Review: Roger Turner + Otomo Yoshihide - The Last Train

Roger Turner + Otomo Yoshihide - The Last TrainGuitar, amplifier, drum kit, percussion. Recorded live, real time. Nowhere to hide, minimal scope for deviation. The Last Train is the sound of two experts treading around the trap that they’ve laid for themselves. The situation tries to tease the duo into an improvisatory rock of wonky fretwork and rhythmically circumferential beats, gratifying and homely. Instead, they swat away the hand of fate and let the music come, patiently, as splinters of resonating wood and the clatter of attic boxes inadvertently stumbled over in the dark. The music is a hesitant interchange of twitchy, intermittent advancement. “You go first”. And while I can’t see the performers, I imagine them to be handling their instruments with innovative caution; guitars flipped upside down and shaken until feedback tumbles out, cymbals worn as hats, percussion strewn across the floor like fallen mantelpiece ornaments. Such is the album’s sporadic and skewed mode of movement.

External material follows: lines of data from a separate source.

===== src/rtl/backlight_level_ctrl.sv =====
// Backlight brightness level control.
// Synchronises and debounces the active-low brightness button, then steps a
// 1..16 level on each short press (wrapping) and auto-repeats while the
// button is held (saturating). Level and update strobe are registered together.
module backlight_level_ctrl #(
    parameter int DEBOUNCE_CYC   = 330000,
    parameter int REPEAT_DLY_CYC = 16500000,
    parameter int REPEAT_CYC     = 6600000,
    parameter int LEVEL_MIN      = 1,
    parameter int LEVEL_MAX      = 16,
    parameter int LEVEL_RST      = 10
) (
    input  logic       LPC_CLK33M_GMUX,
    input  logic       GMUX_RST_L,
    input  logic       GMUX_PL6A,
    input  logic       LVDS_IG_BKL_ON,
    output logic [4:0] BKLT_LEVEL,
    output logic       LEVEL_STROBE,
    output logic       BTN_DEB_L
);

    localparam int RPT_MAX = (REPEAT_DLY_CYC > REPEAT_CYC) ? REPEAT_DLY_CYC : REPEAT_CYC;
    localparam int DEB_W   = (DEBOUNCE_CYC > 2) ? $clog2(DEBOUNCE_CYC) : 1;
    localparam int TMR_W   = (RPT_MAX > 2) ? $clog2(RPT_MAX) : 1;

    localparam logic [DEB_W-1:0] DEB_LAST = DEB_W'(DEBOUNCE_CYC - 1);
    localparam logic [TMR_W-1:0] DLY_LAST = TMR_W'(REPEAT_DLY_CYC - 1);
    localparam logic [TMR_W-1:0] RPT_LAST = TMR_W'(REPEAT_CYC - 1);
    localparam logic [4:0]       LVL_MIN  = 5'(LEVEL_MIN);
    localparam logic [4:0]       LVL_MAX  = 5'(LEVEL_MAX);
    localparam logic [4:0]       LVL_RST  = 5'(LEVEL_RST);

    typedef enum logic [1:0] {
        IDLE = 2'd0,
        HOLD = 2'd1,
        RPT  = 2'd2
    } state_e;

    logic [1:0]       rst_sync_q;
    logic             rst_int_n_s;
    logic [1:0]       btn_sync_q;
    logic [1:0]       bkl_sync_q;
    logic             sync_btn_s;
    logic             sync_bkl_s;
    logic [DEB_W-1:0] deb_cnt_q, deb_cnt_d;
    logic             btn_deb_q, btn_deb_d;
    logic             btn_deb_prev_q;
    logic             press_s;
    logic             release_s;
    state_e           state_q, state_d;
    logic [TMR_W-1:0] rpt_tmr_q, rpt_tmr_d;
    logic             step_short_s;
    logic             step_rpt_s;
    logic [4:0]       level_q, level_d;
    logic             strobe_q, strobe_d;

    // Reset: asserts asynchronously, releases synchronously to the clock.
    always_ff @(posedge LPC_CLK33M_GMUX or negedge GMUX_RST_L) begin
        if (!GMUX_RST_L) begin
            rst_sync_q <= 2'b00;
        end else begin
            rst_sync_q <= {rst_sync_q[0], 1'b1};
        end
    end

    assign rst_int_n_s = rst_sync_q[1];

    // Two-flop synchronisers for the asynchronous button and backlight-on inputs.
    always_ff @(posedge LPC_CLK33M_GMUX or negedge rst_int_n_s) begin
        if (!rst_int_n_s) begin
            btn_sync_q <= 2'b11;
            bkl_sync_q <= 2'b00;
        end else begin
            btn_sync_q <= {btn_sync_q[0], GMUX_PL6A};
            bkl_sync_q <= {bkl_sync_q[0], LVDS_IG_BKL_ON};
        end
    end

    assign sync_btn_s = btn_sync_q[1];
    assign sync_bkl_s = bkl_sync_q[1];

    // Debounce: flip the debounced state only after a sustained mismatch.
    always_comb begin
        deb_cnt_d = deb_cnt_q;
        btn_deb_d = btn_deb_q;
        if (sync_btn_s == btn_deb_q) begin
            deb_cnt_d = {DEB_W{1'b0}};
        end else if (deb_cnt_q == DEB_LAST) begin
            btn_deb_d = sync_btn_s;
            deb_cnt_d = {DEB_W{1'b0}};
        end else begin
            deb_cnt_d = deb_cnt_q + {{(DEB_W-1){1'b0}}, 1'b1};
        end
    end

    // Debounce state registers plus a delayed copy for press-edge detection.
    always_ff @(posedge LPC_CLK33M_GMUX or negedge rst_int_n_s) begin
        if (!rst_int_n_s) begin
            deb_cnt_q      <= {DEB_W{1'b0}};
            btn_deb_q      <= 1'b1;
            btn_deb_prev_q <= 1'b1;
        end else begin
            deb_cnt_q      <= deb_cnt_d;
            btn_deb_q      <= btn_deb_d;
            btn_deb_prev_q <= btn_deb_q;
        end
    end

    assign press_s   = btn_deb_prev_q & ~btn_deb_q;
    assign release_s = btn_deb_q;

    // Press/hold/repeat FSM; backlight off forces IDLE without stepping.
    always_comb begin
        state_d      = state_q;
        rpt_tmr_d    = rpt_tmr_q;
        step_short_s = 1'b0;
        step_rpt_s   = 1'b0;
        if (!sync_bkl_s) begin
            state_d   = IDLE;
            rpt_tmr_d = {TMR_W{1'b0}};
        end else begin
            case (state_q)
                IDLE: begin
                    if (press_s) begin
                        step_short_s = 1'b1;
                        state_d      = HOLD;
                        rpt_tmr_d    = {TMR_W{1'b0}};
                    end else begin
                        state_d = IDLE;
                    end
                end
                HOLD: begin
                    if (release_s) begin
                        state_d   = IDLE;
                        rpt_tmr_d = {TMR_W{1'b0}};
                    end else if (rpt_tmr_q == DLY_LAST) begin
                        step_rpt_s = 1'b1;
                        state_d    = RPT;
                        rpt_tmr_d  = {TMR_W{1'b0}};
                    end else begin
                        rpt_tmr_d = rpt_tmr_q + {{(TMR_W-1){1'b0}}, 1'b1};
                    end
                end
                RPT: begin
                    if (release_s) begin
                        state_d   = IDLE;
                        rpt_tmr_d = {TMR_W{1'b0}};
                    end else if (rpt_tmr_q == RPT_LAST) begin
                        step_rpt_s = 1'b1;
                        rpt_tmr_d  = {TMR_W{1'b0}};
                    end else begin
                        rpt_tmr_d = rpt_tmr_q + {{(TMR_W-1){1'b0}}, 1'b1};
                    end
                end
                default: begin
                    state_d   = IDLE;
                    rpt_tmr_d = {TMR_W{1'b0}};
                end
            endcase
        end
    end

    // Next level: short press wraps at max, auto-repeat saturates at max.
    always_comb begin
        level_d  = level_q;
        strobe_d = 1'b0;
        if (step_short_s) begin
            level_d  = (level_q == LVL_MAX) ? LVL_MIN : (level_q + 5'd1);
            strobe_d = 1'b1;
        end else if (step_rpt_s) begin
            if (level_q < LVL_MAX) begin
                level_d  = level_q + 5'd1;
                strobe_d = 1'b1;
            end else begin
                level_d  = level_q;
            end
        end else begin
            level_d = level_q;
        end
    end

    // FSM, repeat timer, level and strobe registers.
    always_ff @(posedge LPC_CLK33M_GMUX or negedge rst_int_n_s) begin
        if (!rst_int_n_s) begin
            state_q   <= IDLE;
            rpt_tmr_q <= {TMR_W{1'b0}};
            level_q   <= LVL_RST;
            strobe_q  <= 1'b0;
        end else begin
            state_q   <= state_d;
            rpt_tmr_q <= rpt_tmr_d;
            level_q   <= level_d;
            strobe_q  <= strobe_d;
        end
    end

    assign BKLT_LEVEL   = level_q;
    assign LEVEL_STROBE = strobe_q;
    assign BTN_DEB_L    = btn_deb_q;

endmodule
===== config.mk =====
export PLATFORM = sky130hd
export DESIGN_NAME = fetch_unit
export DESIGN_NICKNAME = d
export VERILOG_FILES = /design/src/rtl/fetch_unit.sv
export SDC_FILE = /design/constraint.sdc
export NUM_CORES = 1
export LEC_CHECK = 0
export BUFFER_PORTS_ARGS = -buffer_cell sky130_fd_sc_hd__buf_2
export CAP_MARGIN = 15
export CORE_UTILIZATION = 50
export DETAILED_ROUTE_END_ITERATION = 10
export PLACE_DENSITY = 0.73
export SYNTH_ARGS = -nofsm -noshare
export SYNTH_HDL_FRONTEND = slang
export SYNTH_SLANG_ARGS = --single-unit

===== constraint.sdc =====
create_clock -name clk -period 16.8 [get_ports clk]
set_input_delay 1.68 -clock clk [delete_from_list [all_inputs] [get_ports clk]]
set_output_delay 1.68 -clock clk [all_outputs]
set_load 0.05 [all_outputs]

===== src/rtl/fetch_unit.sv =====
// Instruction fetch front end: one outstanding memory request, an output register
// for the decode stage, and a one-entry skid buffer that absorbs a response arriving under stall.
module fetch_unit #(
    parameter logic [31:0] RESET_PC = 32'h0000_0000
) (
    input  logic        clk,
    input  logic        rst,
    input  logic        stall_i,
    input  logic        flush_i,
    input  logic [31:0] redirect_pc_i,
    output logic        imem_req_o,
    output logic [31:0] imem_addr_o,
    input  logic        imem_ack_i,
    input  logic [31:0] imem_rdata_i,
    output logic        fetch_valid_o,
    output logic [31:0] fetch_instr_o,
    output logic [31:0] fetch_pc_o,
    output logic [4:0]  fetch_rs1_o,
    output logic [4:0]  fetch_rs2_o
);

    typedef enum logic [1:0] {
        S_IDLE,
        S_WAIT,
        S_DROP
    } state_t;

    function automatic logic [31:0] word_align(input logic [31:0] a);
        return {a[31:2], 2'b00};
    endfunction

    state_t      state, state_nxt;
    logic [31:0] next_pc;
    logic [31:0] req_addr;

    logic        vld_p1;
    logic [31:0] instr_p1;
    logic [31:0] pc_p1;

    logic        skid_vld;
    logic [31:0] skid_instr;
    logic [31:0] skid_pc;

    logic        advance;
    logic        issue;
    logic        redirect;
    logic        out_from_mem;
    logic        out_from_skid;
    logic        out_clear;
    logic        skid_fill;
    logic        skid_clear;

    // stall only matters when the output register holds something
    assign advance = vld_p1 && !stall_i;

    always_ff @(posedge clk or posedge rst) begin
        if (rst) begin
            state <= S_IDLE;
        end else begin
            state <= state_nxt;
        end
    end

    always_comb begin
        state_nxt     = state;
        issue         = 1'b0;
        redirect      = 1'b0;
        out_from_mem  = 1'b0;
        out_from_skid = 1'b0;
        out_clear     = 1'b0;
        skid_fill     = 1'b0;
        skid_clear    = 1'b0;
        if (flush_i) begin
            redirect   = 1'b1;
            out_clear  = 1'b1;
            skid_clear = 1'b1;
            if (state == S_WAIT) begin
                state_nxt = imem_ack_i ? S_IDLE : S_DROP;
            end
        end else begin
            case (state)
                S_IDLE: begin
                    if (!skid_vld) begin
                        issue     = 1'b1;
                        state_nxt = S_WAIT;
                    end
                end
                S_WAIT: begin
                    if (imem_ack_i) begin
                        if (!vld_p1 || advance) begin
                            out_from_mem = 1'b1;
                            issue        = 1'b1;
                        end else begin
                            skid_fill = 1'b1;
                            state_nxt = S_IDLE;
                        end
                    end
                end
                S_DROP: begin
                    if (imem_ack_i) begin
                        state_nxt = S_IDLE;
                    end
                end
                default: state_nxt = S_IDLE;
            endcase
            // a consumed output is refilled from the skid entry, or emptied
            if (advance && !out_from_mem) begin
                if (skid_vld) begin
                    out_from_skid = 1'b1;
                    skid_clear    = 1'b1;
                end else begin
                    out_clear = 1'b1;
                end
            end
        end
    end

    // ---- request address / next-fetch PC ----
    always_ff @(posedge clk or posedge rst) begin
        if (rst) begin
            next_pc  <= word_align(RESET_PC);
            req_addr <= word_align(RESET_PC);
        end else if (redirect) begin
            next_pc <= word_align(redirect_pc_i);
        end else if (issue) begin
            req_addr <= next_pc;
            next_pc  <= next_pc + 32'd4;
        end
    end

    // ---- output register (p1) ----
    always_ff @(posedge clk or posedge rst) begin
        if (rst) begin
            vld_p1   <= 1'b0;
            instr_p1 <= '0;
            pc_p1    <= '0;
        end else if (out_clear) begin
            vld_p1 <= 1'b0;
        end else if (out_from_mem) begin
            vld_p1   <= 1'b1;
            instr_p1 <= imem_rdata_i;
            pc_p1    <= req_addr;
        end else if (out_from_skid) begin
            vld_p1   <= 1'b1;
            instr_p1 <= skid_instr;
            pc_p1    <= skid_pc;
        end
    end

    // ---- skid buffer ----
    always_ff @(posedge clk or posedge rst) begin
        if (rst) begin
            skid_vld   <= 1'b0;
            skid_instr <= '0;
            skid_pc    <= '0;
        end else if (skid_clear) begin
            skid_vld <= 1'b0;
        end else if (skid_fill) begin
            skid_vld   <= 1'b1;
            skid_instr <= imem_rdata_i;
            skid_pc    <= req_addr;
        end
    end

    assign imem_req_o    = (state != S_IDLE);
    assign imem_addr_o   = req_addr;
    assign fetch_valid_o = vld_p1;
    assign fetch_instr_o = instr_p1;
    assign fetch_pc_o    = pc_p1;
    assign fetch_rs1_o   = instr_p1[19:15];
    assign fetch_rs2_o   = instr_p1[24:20];

endmodule

==> flow_metrics.tcl <==
set metrics [dict create \
    worst_clock_skew_ns 0.01010 \
    cts_buffer_depth 2 \
    clk_latency_ns 0.42 \
    pin_count 177 \
    r2r_slack_ns 14.09 \
    fmax_ghz 0.2705 \
    dominantRegCellSynth "dfrtp_1" \
    die_y_microns 131.6 \
    diodes 0 \
    synthToLayoutAreaGrowth_pct 18.15 \
    fillers 1395 \
    instances_no_fill 1085 \
    place_hpwl_microns 11220 \
    synth_edf_count 0 \
    ys_warn_count 0 \
    arrival_ns 3.99 \
    synth_seq_cells 188 \
    synthMuxAreaShare_pct 20.25 \
    initial_utilization_pct 51.00 \
    rsz0062_at_grt "no" \
    peakVddDrop_v 0.0001151 \
    final_layout_size_suffix_gt1_share_pct 36.42 \
    synth.avg_cell_area_sq_um 11.83 \
    ctsResizeCount 0 \
    cts_tree "built" \
    seq_power_share_pct 35.9 \
    synth_xor_area_share_pct 2.921 \
    leakage_nw 4.977 \
    tightest_slew_ns 1.150 \
    clockPowerShare_pct 20.1 \
    viasPerCell 5.374 \
    drt_first_iter_violations 360 \
    routed_wl_microns 17450 \
    cts.sinks 188 \
    final_max_slew_viol_count 0 \
    nets 923 \
    synth_top_family_by_area "multiplexers" \
    synth_fa_ha_area_share_pct 0.1490 \
    hold_buffers 0 \
    cp_max_fo 62 \
    antenna_found_initial 0 \
    p_int_w 0.001081 \
    endpoint_kind "flip-flop" \
    synth_compound_area_share_pct 6.348 \
    max_cap_violations 0 \
    cts_buffers 17 \
    grt_pass1_wl_microns 29220 \
    fin_area_sq_mm 0.009921 \
    period_minus_slack_ns 3.697 \
    syn-instance-count 710 \
    status "complete, no violations" \
    pwr-share-comb_pct 44.0 \
    whs_ns 0.4842 \
    crit_path_start_kind "primary input" \
    maxSlewHeadroom_pct 23.33 \
    rows 47 \
    worst-setup-path-type "in -> reg" \
    synth.yosys.seq_area_share_pct 56.03 \
    ant_nets 0 \
    dpl.cell_count 1053 \
    fin_crit_sh_pct 22.00 \
    core_region_area_sq_mm 0.01647 \
    hold_path_class "reg -> reg" \
    grt_max_degree 124 \
    path_clk_slew_ns 0.06 \
    p_switching_w 0.0009368 \
    grt_pass1_vias 5573 \
    tns_ns 0 \
    h-tree-depth 4 \
    wl_per_cell_microns 16.08 \
    place_area_sq_mm 0.009293 \
    finalSetupViolCount 0 \
    dr_total_vias 5831 \
    die-width_microns 131.6 \
    grt_overflow 0 \
    post-cts-setup-buffer-count 0 \
    async_flop_share_pct 100.0 \
    hold_violations 0 \
    powerDensity_mw_per_mm2 203.4 \
    drc 0 \
    io_buffers 170 \
    switching_share_pct 46.43 \
    synth-simple-area-share_pct 10.24 \
    syn_area_sq_mm 0.008397 \
    synth_cell_types 46 \
    grt.total_usage_pct 21.30 \
    dr.pass1.iters 4 \
    cts_root_buf "clkbuf_16" \
    gp_congestion 0.8281 \
    crit_required_ns 17.09 \
    die-area_sq_mm 0.01732 \
]
-- final timing paths --
check | to | cells after the start | startpoint
worst max register to register | fetch_pc_o[6]$_DFFE_PP0P_ | 5 | state[1]$_DFFE_PP0P_
min in group asynchronous | fetch_instr_o[6]$_DFFE_PP0P_ | 2 | rst
worst min-delay path | skid_instr[26]$_DFFE_PP0P_ | 1 | skid_instr[26]$_DFFE_PP0P_
worst min register to register | skid_instr[26]$_DFFE_PP0P_ | 1 | skid_instr[26]$_DFFE_PP0P_
worst max-delay path | fetch_pc_o[6]$_DFFE_PP0P_ | 5 | flush_i
max in group asynchronous | fetch_pc_o[13]$_DFFE_PP0P_ | 3 | rst
-- Yosys cell counts (8+ instances only) --
cell,number,area (sq um)
dfrtp_1,188,4705
nor4_1,8,50.05
xnor2_1,18,157.7
nand2_1,39,146.4
xor2_1,10,87.58
o21ai_0,28,140.1
clkbuf_1,17,63.81
mux2_2,91,1025
mux2i_1,63,630.6
nand4_1,16,100.1
nor2_1,69,259.0
buf_2,17,85.08
buf_4,18,135.1
a21oi_1,66,330.3
-- power groups by stage --
stage               combinational, W  clock (W)  sequential (W)
finish                      0.000887   0.000405        0.000725
global route                0.000935   0.000432        0.000749
CTS                         0.000893   0.000415        0.000726
detailed placement          0.000889          0        0.000734
global placement            0.000878          0        0.000726
floorplan                   0.000322          0         0.00110
-- placed cells by master, fill, tap and decap left out, drive strengths merged, types with 2 or more instances in the layout --
cell type and instances:
nand4b 2, a21oi 66, clkinv 5, nand3 10, clkinvlp 4, nor4 8, bufinv 3, nand4 17
and3 2, o21ai 29, mux2 95, nor2 70, inv 5, a31oi 2, conb 4, dfrtp 188
nand2 39, mux2i 63, xor2 10, or3 2, and2 2, xnor2 18, clkbuf 20, nor3b 3
buf 177, nor3 10
-- critical path, cell delays in order --
cell     delay (ns)
buf_2          0.74
or3_4          0.26
buf_4          0.84
mux2i_1        0.31
a21oi_1        0.09
-- layer usage --
layer | track usage, % | vias up | wire [microns]
li1 | - | 2771 | -
met1 | 30.89 | 2881 | 8321
met2 | 32.83 | 167 | 8209
met3 | 3.781 | 12 | 756
met4 | 6.008 | 0 | 164
met5 | 0 | - | 0
-- state kept, by name, indices dropped and copies added, names as in the netlist --
| name | flops |
|---|---|
| skid_vld | 1 |
| fetch_instr_o | 32 |
| next_pc | 30 |
| fetch_pc_o | 30 |
| imem_addr_o | 30 |
| skid_instr | 32 |
| state | 2 |
| fetch_valid_o | 1 |
| skid_pc | 30 |
-- cell type report --
class | count | area (sq um) | area share, %
Sequential cell | 188 | 4705 | 47.42
Multi-Input combinational cell | 463 | 3390 | 34.17
Timing Repair Buffer | 177 | 923.4 | 9.308
Clock buffer | 20 | 456.7 | 4.603
Tap cell | 220 | 275.3 | 2.775
Clock inverter | 11 | 143.9 | 1.450
Inverter | 6 | 27.53 | 0.2775
-- stage by stage --
stage	setup WS (ns)	utilization [%]	total power, W
2_1_floorplan	10.01	-	0.001421
3_3_place_gp	12.65	56.44	0.001604
3_5_place_dp	12.63	56.44	0.001623
4_1_cts	13.07	60.08	0.002034
5_1_grt	12.91	60.25	0.002115
6_report	13.10	60.25	0.002018
-- cell families (layout without fill, tap and decap cells) --
group / count (synthesis) / in the layout
multiplexers: 158 / 158
AO/OA/AOI/OAI: 102 / 102
AND/OR/NAND/NOR: 170 / 170
flip-flops: 188 / 188
buffers and inverters: 62 / 214
XOR/XNOR: 28 / 28
adder cells (fa/ha/maj): 1 / 1
other: 1 / 4
Power figures use the tool's default switching activity.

Because ultimately, the materials that I’m hearing are naked and familiar. The guitar – very mildly distorted, like raw flesh with bits of teeth poking through – still announces itself as excited strings and unruly complaints of feedback. In the drums I hear cymbals jostling for space amidst a single letterbox of high frequencies, or snare drum skins wound tight enough to snap under heavy-handed impact, wryly ensuring Turner’s unconditional concentration and constant self-moderation. Yet the way these two players converse often feels foreign, like someone swapping the phonemes of my native language until I’m left with a clump of sounds I recognise forming words that I don’t. Even as they mutually agree to a rock-out at the end of “Crack”, it’s not like anything I know; it’s gangly and ill-jointed, substituting melody with wailing, scratchy clumps of note that mimic dry paint peeling off of a wall. Even with my pre-existing knowledge of the dastardly minds of Turner and Yoshihide, The Last Train is a stranger and more alarming album than I ever thought it could be.